Kondanse 1,4-Dihidropiridin Türevlerinin Sentezi ve L-/T-Tipi Kalsiyum Kanalları Üzerine Etkileri

Abstract

1,4-Dihydropyridines (DHPs) are crucial blockers of different calcium channel subtypes and have great therapeutic value against cardiovascular and neurophysiologic conditions. In this thesis, the design and the synthesis of sixteen DHP-based hexahydroquinoline derivatives as either selective or covalent inhibitors of calcium channels are reported.
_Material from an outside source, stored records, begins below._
$ cat config.mk
export PLATFORM = sky130hd
export DESIGN_NAME = interrupt_and_timer_events
export DESIGN_NICKNAME = d
export VERILOG_FILES = /design/src/rtl/irq_timer_pkg.sv /design/src/rtl/interrupt_and_timer_events.sv
export VERILOG_INCLUDE_DIRS = /design/src /design/src/rtl
export SDC_FILE = /design/constraint.sdc
export NUM_CORES = 1
export LEC_CHECK = 0
export ABC_AREA = 1
export BUFFER_PORTS_ARGS = -buffer_cell sky130_fd_sc_hd__buf_2
export CAP_MARGIN = 10
export CORE_MARGIN = 8
export CORE_UTILIZATION = 54
export CTS_CLUSTER_DIAMETER = 150
export DETAILED_ROUTE_END_ITERATION = 12
export GPL_TIMING_DRIVEN = 1
export PLACE_DENSITY = 0.87
export SETUP_SLACK_MARGIN = 0.5
export SYNTH_ARGS = -nofsm -noshare
export SYNTH_HDL_FRONTEND = slang
export SYNTH_SLANG_ARGS = --single-unit
$ cat constraint.sdc
create_clock -name clk -period 2.5 [get_ports clk]
set_clock_uncertainty 0.15 [all_clocks]
set_input_delay 0.25 -clock clk [delete_from_list [all_inputs] [get_ports clk]]
set_output_delay 0.25 -clock clk [all_outputs]
set_load 0.02 [all_outputs]
$ cat src/rtl/irq_timer_consts.svh
/*
 * Constants for the interrupt controller and free-running timer:
 * field positions, reset values and timing counts.
 * Assumes a 125 MHz core clock and a 1 MHz tick strobe on that clock.
 */
`ifndef IRQ_TIMER_CONSTS_SVH
`define IRQ_TIMER_CONSTS_SVH

`define TMR_WIDTH 12
`define TMR_RESET 12'h000
`define TMR_MAX 12'hfff
// 1 MHz tick: each count is 1 us, so bit 6 toggles every 64 us (128 us period)
`define TMR_TICK_NS 1000
`define TAP_128US_PERIOD_US 128
`define TAP_1MS_PERIOD_US 1024
`define TAP_128US_BIT 6
`define TAP_1MS_BIT 9
`define IRQ_COUNT 7
`define GPIO_WIDTH 10
`define IRQ_BUS_RESET 0
`define IRQ_TAP_128US 1
`define IRQ_TAP_1MS 2
`define IRQ_EP0 3
`define IRQ_EP1 4
`define IRQ_GPIO 5
`define IRQ_WAKEUP 6
`define IRQ_NONE_VEC 3'h7
`define MASK_RESET 7'h00
`define GPIO_RESET 10'h000

`endif

$ cat src/rtl/irq_timer_pkg.sv
/*
 * Types shared by the interrupt controller.
 * Assumes irq_timer_consts.svh supplies widths.
 */
`include "irq_timer_consts.svh"
`default_nettype none
package irq_timer_pkg;
  typedef logic [`IRQ_COUNT-1:0] irq_vec_t;
  typedef logic [`GPIO_WIDTH-1:0] gpio_t;
  // one request toward the core
  typedef struct packed {
    logic valid;
    logic [2:0] vector;
  } irq_req_s;
  // per-pin gpio interrupt configuration
  typedef struct packed {
    gpio_t enable;
    gpio_t rising;
  } gpio_cfg_s;
  typedef enum logic [1:0] {
    ST_IDLE = 2'b00,
    ST_REQ = 2'b01,
    ST_WAIT = 2'b11
  } dispatch_e;
endpackage
`default_nettype wire

$ cat src/rtl/interrupt_and_timer_events.sv
/*
 * Vectored interrupt controller with the 12-bit free-running timer.
 * Assumes tick_1mhz is a one-cycle strobe on clk, event inputs are clk-domain
 * pulses, gpio_pins come from pads, and the core acks each dispatched vector.
 */
`include "irq_timer_consts.svh"
`default_nettype none
module interrupt_and_timer_events (
  input wire logic clk,
  input wire logic reset,
  input wire logic tick_1mhz,
  input wire logic timer_irq_enable,
  input wire logic bus_reset_event,
  input wire logic ep0_done,
  input wire logic ep1_done,
  input wire logic wakeup_event,
  input wire irq_timer_pkg::gpio_t gpio_pins,
  input wire irq_timer_pkg::gpio_cfg_s gpio_cfg,
  input wire irq_timer_pkg::irq_vec_t irq_mask,
  input wire logic global_enable,
  input wire logic irq_ack,
  output logic [`TMR_WIDTH-1:0] timer_count,
  output irq_timer_pkg::irq_vec_t irq_pending,
  output irq_timer_pkg::irq_req_s irq_req
);
  logic [`TMR_WIDTH-1:0] count_reg;
  logic [`TMR_WIDTH-1:0] count_next;
  irq_timer_pkg::gpio_t pin_synced;
  irq_timer_pkg::gpio_t pin_last_reg;
  irq_timer_pkg::irq_vec_t pend_reg;
  irq_timer_pkg::irq_vec_t pend_next;
  irq_timer_pkg::irq_vec_t events;
  irq_timer_pkg::irq_vec_t ready;
  irq_timer_pkg::irq_req_s req_reg;
  irq_timer_pkg::irq_req_s req_next;
  irq_timer_pkg::dispatch_e state_reg;
  irq_timer_pkg::dispatch_e state_next;
  irq_timer_pkg::irq_vec_t grant_clear;
  irq_timer_pkg::gpio_t pin_rise;
  irq_timer_pkg::gpio_t pin_fall;
  irq_timer_pkg::gpio_t pin_hit;
  logic tap_128_rise;
  logic tap_1ms_rise;
  logic [2:0] pick_vec;
  logic pick_valid;

  // wraps naturally at the 12-bit boundary
  assign count_next = tick_1mhz ? count_reg + `TMR_WIDTH'(1) : count_reg;

  always_ff @(posedge clk or posedge reset) begin
    if (reset) begin
      count_reg <= `TMR_RESET;
    end else begin
      count_reg <= count_next;
    end
  end

  // read path is a plain copy, so reading never affects counting
  assign timer_count = count_reg;

  // a tap fires when its bit goes high: once per full period of that bit
  tap_edge #(
    .BIT(`TAP_128US_BIT)
  ) tap_fast (
    .tick(tick_1mhz),
    .count_now(count_reg),
    .count_after(count_next),
    .rise(tap_128_rise)
  );
  tap_edge #(
    .BIT(`TAP_1MS_BIT)
  ) tap_slow (
    .tick(tick_1mhz),
    .count_now(count_reg),
    .count_after(count_next),
    .rise(tap_1ms_rise)
  );

  // gpio pads: two flops, then edge detect on the synced copy only
  pin_sync #(
    .WIDTH(`GPIO_WIDTH)
  ) gpio_sync (
    .clk(clk),
    .reset(reset),
    .pins(gpio_pins),
    .synced(pin_synced)
  );

  // history starts low, so a pin high at release reads as a rising edge
  always_ff @(posedge clk or posedge reset) begin
    if (reset) begin
      pin_last_reg <= `GPIO_RESET;
    end else begin
      pin_last_reg <= pin_synced;
    end
  end

  assign pin_rise = pin_synced & ~pin_last_reg;
  assign pin_fall = ~pin_synced & pin_last_reg;
  assign pin_hit = (gpio_cfg.rising & pin_rise) | (~gpio_cfg.rising & pin_fall);
  // disabled pins never contribute
  wire gpio_event = |(pin_hit & gpio_cfg.enable);

  assign events[`IRQ_BUS_RESET] = bus_reset_event;
  assign events[`IRQ_TAP_128US] = timer_irq_enable && tap_128_rise;
  assign events[`IRQ_TAP_1MS] = timer_irq_enable && tap_1ms_rise;
  assign events[`IRQ_EP0] = ep0_done;
  assign events[`IRQ_EP1] = ep1_done;
  assign events[`IRQ_GPIO] = gpio_event;
  assign events[`IRQ_WAKEUP] = wakeup_event;

  // a new event in the grant cycle survives: set wins over clear
  assign pend_next = (pend_reg & ~grant_clear) | events;

  always_ff @(posedge clk or posedge reset) begin
    if (reset) begin
      pend_reg <= `MASK_RESET;
    end else begin
      pend_reg <= pend_next;
    end
  end

  assign irq_pending = pend_reg;
  assign ready = pend_reg & irq_mask;

  // fixed priority: lowest index (bus reset) first
  always_comb begin
    pick_vec = `IRQ_NONE_VEC;
    pick_valid = 1'b0;
    for (int i = `IRQ_COUNT - 1; i >= 0; i--) begin
      if (ready[i]) begin
        pick_vec = 3'(i);
        pick_valid = 1'b1;
      end
    end
  end

  // one vector per source, held until the core acks it
  always_comb begin
    state_next = state_reg;
    req_next = req_reg;
    grant_clear = '0;
    unique case (state_reg)
      irq_timer_pkg::ST_IDLE: begin
        if (pick_valid && global_enable) begin
          req_next.valid = 1'b1;
          req_next.vector = pick_vec;
          state_next = irq_timer_pkg::ST_REQ;
        end
      end
      irq_timer_pkg::ST_REQ: begin
        if (irq_ack) begin
          grant_clear[req_reg.vector] = 1'b1;
          req_next.valid = 1'b0;
          state_next = irq_timer_pkg::ST_WAIT;
        end
      end
      irq_timer_pkg::ST_WAIT: begin
        // one idle cycle lets the core mask further requests on entry
        state_next = irq_timer_pkg::ST_IDLE;
      end
      default: begin
        state_next = irq_timer_pkg::ST_IDLE;
        req_next.valid = 1'b0;
      end
    endcase
  end

  always_ff @(posedge clk or posedge reset) begin
    if (reset) begin
      state_reg <= irq_timer_pkg::ST_IDLE;
      req_reg <= '0;
    end else begin
      state_reg <= state_next;
      req_reg <= req_next;
    end
  end

  assign irq_req = req_reg;
endmodule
These compounds were achieved by the reaction of 4,4-dimethyl-1,3-cyclohexanedione, substituted salicylaldehyde, appropriate alkyl acetoacetate (benzyl acetoacetate or 2-(methacryloyloxy)ethyl acetoacetate) and ammonium acetate via modified Hantzsch reaction under microwave irradiation. The structures of the compounds were characterized by IR, 1H-NMR, 13C-NMR and mass spectra. Also, the proposed chemical structures of HM8 and HM12 were evaluated by X-ray analysis. The percentage of L- and T-type calcium channel current inhibition of the target compounds was determined by patch clamp technique. The obtained results showed that the covalent inhibitors of calcium channels could be achieved for the first time by introducing a Michael acceptor group into the ester side chain of the compounds. The proposed covalent binding between the compounds and the cysteine amino acid (Cys1492) within the DHP binding pocket of L-type calcium channel was supported by docking and pharmacophore analysis as well as a glutathione reactivity assay.